| DATA FOR THIS TASK |
____________________

[src/rtl/ring_arbiter_rr_pick.sv]
// Combinational round-robin picker: first set request at or above the one-hot pointer, with wrap.
module rr_pick #(
    parameter  int N   = 4,
    localparam int IDW = $clog2(N)
) (
    input  logic [N-1:0]   req,
    input  logic [N-1:0]   ptr,
    output logic [N-1:0]   winner,
    output logic [IDW-1:0] index
);

    logic [2*N-1:0] dbl_req;
    logic [2*N-1:0] mask;
    logic [2*N-1:0] masked;
    logic [2*N-1:0] first;

    // Doubling the request vector turns the wrap-around scan into a plain lowest-set-bit search.
    assign dbl_req = {req, req};
    assign mask    = ~({{N{1'b0}}, ptr} - {{(2*N-1){1'b0}}, 1'b1});
    assign masked  = dbl_req & mask;
    assign first   = masked & (~masked + {{(2*N-1){1'b0}}, 1'b1});
    assign winner  = first[N-1:0] | first[2*N-1:N];

    always_comb begin
        index = '0;
        for (int i = 0; i < N; i++) begin
            if (winner[i]) begin
                index = IDW'(i);
            end
        end
    end

endmodule
===== config.mk =====
export PLATFORM = sky130hd
export DESIGN_NAME = square_fp_flat
export DESIGN_NICKNAME = d
export VERILOG_FILES = /design/src/rtl/square_fp_pkg.sv /design/src/rtl/square_fp_if.sv /design/src/rtl/square_fp_step.sv /design/src/rtl/square_fp.sv /design/src/flat_wrapper.sv
export SDC_FILE = /design/constraint.sdc
export NUM_CORES = 1
export LEC_CHECK = 0
export CORE_MARGIN = 3
export CORE_UTILIZATION = 60
export CTS_BUF_LIST = sky130_fd_sc_hd__clkbuf_8
export DETAILED_ROUTE_END_ITERATION = 6
export PLACE_DENSITY = 0.8
export SLEW_MARGIN = 30
export SYNTH_ARGS = -nofsm -noshare
export SYNTH_HDL_FRONTEND = slang
export SYNTH_SLANG_ARGS = --single-unit

===== constraint.sdc =====
create_clock -name clk -period 7.8 [get_ports clk]
set_input_delay 1.17 -clock clk [delete_from_list [all_inputs] [get_ports clk]]
set_output_delay 1.17 -clock clk [all_outputs]
set_load 0.005 [all_outputs]

===== src/rtl/square_fp_pkg.sv =====
// Shared fixed-point parameters and types for the square/sqrt datapath blocks.
package square_fp_pkg;

  localparam int unsigned FP_WIDTH = 32;
  localparam int unsigned FP_FBITS = 10;
  localparam int unsigned FP_ITER  = FP_WIDTH;
  localparam int unsigned FP_CNT_W = $clog2(FP_WIDTH) + 1;

  typedef enum logic {
    ST_IDLE = 1'b0,
    ST_RUN  = 1'b1
  } sq_state_e;

  // Counter width wide enough to hold ITER without wrapping for any width.
  function automatic int unsigned cnt_width(input int unsigned w);
    return $clog2(w) + 1;
  endfunction

endpackage
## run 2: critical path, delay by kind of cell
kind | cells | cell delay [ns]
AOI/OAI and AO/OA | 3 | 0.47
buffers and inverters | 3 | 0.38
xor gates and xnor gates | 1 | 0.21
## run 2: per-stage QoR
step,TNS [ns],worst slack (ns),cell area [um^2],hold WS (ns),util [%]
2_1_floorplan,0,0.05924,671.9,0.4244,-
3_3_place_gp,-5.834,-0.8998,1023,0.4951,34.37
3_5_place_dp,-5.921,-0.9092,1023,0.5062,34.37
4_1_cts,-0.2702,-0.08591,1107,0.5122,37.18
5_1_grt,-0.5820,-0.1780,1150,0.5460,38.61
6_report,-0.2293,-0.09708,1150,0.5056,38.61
--- src/rtl/fifo_read_arbiter_if.sv ---
// -----------------------------------------------------------------------------
// fifo_read_arbiter_if
// Bundle between the audio sample FIFO read side, the consumers and the
// read arbiter.
//
//   req        consumers -> arbiter   per-requester read request (level)
//   fifo_empty FIFO      -> arbiter   FIFO empty flag
//   fifo_rdata FIFO      -> arbiter   read data, valid one cycle after fifo_rd
//   fifo_rd    arbiter   -> FIFO      read strobe, one word per high cycle
//   gnt        arbiter   -> consumers one-hot registered grant
//   rvalid     arbiter   -> consumers one-hot "rdata is yours this cycle"
//   rdata      arbiter   -> consumers returned sample
//   busy       arbiter   -> system    high while a burst is in progress
//
// master: the environment side (FIFO + consumers); slave: the arbiter.
// -----------------------------------------------------------------------------
interface fifo_read_arbiter_if #(
    parameter int NREQ = 4,
    parameter int DW   = 16
);
    logic [NREQ-1:0] req;
    logic            fifo_empty;
    logic [DW-1:0]   fifo_rdata;
    logic            fifo_rd;
    logic [NREQ-1:0] gnt;
    logic [NREQ-1:0] rvalid;
    logic [DW-1:0]   rdata;
    logic            busy;

    modport master (
        output req,
        output fifo_empty,
        output fifo_rdata,
        input  fifo_rd,
        input  gnt,
        input  rvalid,
        input  rdata,
        input  busy
    );

    modport slave (
        input  req,
        input  fifo_empty,
        input  fifo_rdata,
        output fifo_rd,
        output gnt,
        output rvalid,
        output rdata,
        output busy
    );
endinterface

____________________

| ASSIGNMENT |
Where the listing above has a line with "3_3_place_gp,-5.834,-0.8998,1023,0.4951,34.37", start there, and output every line exactly through the line with "5_1_grt,-0.5820,-0.1780,1150,0.5460,38.61", which is also included.

| SOLVED EXERCISE |
3_3_place_gp,-5.834,-0.8998,1023,0.4951,34.37
3_5_place_dp,-5.921,-0.9092,1023,0.5062,34.37
4_1_cts,-0.2702,-0.08591,1107,0.5122,37.18
5_1_grt,-0.5820,-0.1780,1150,0.5460,38.61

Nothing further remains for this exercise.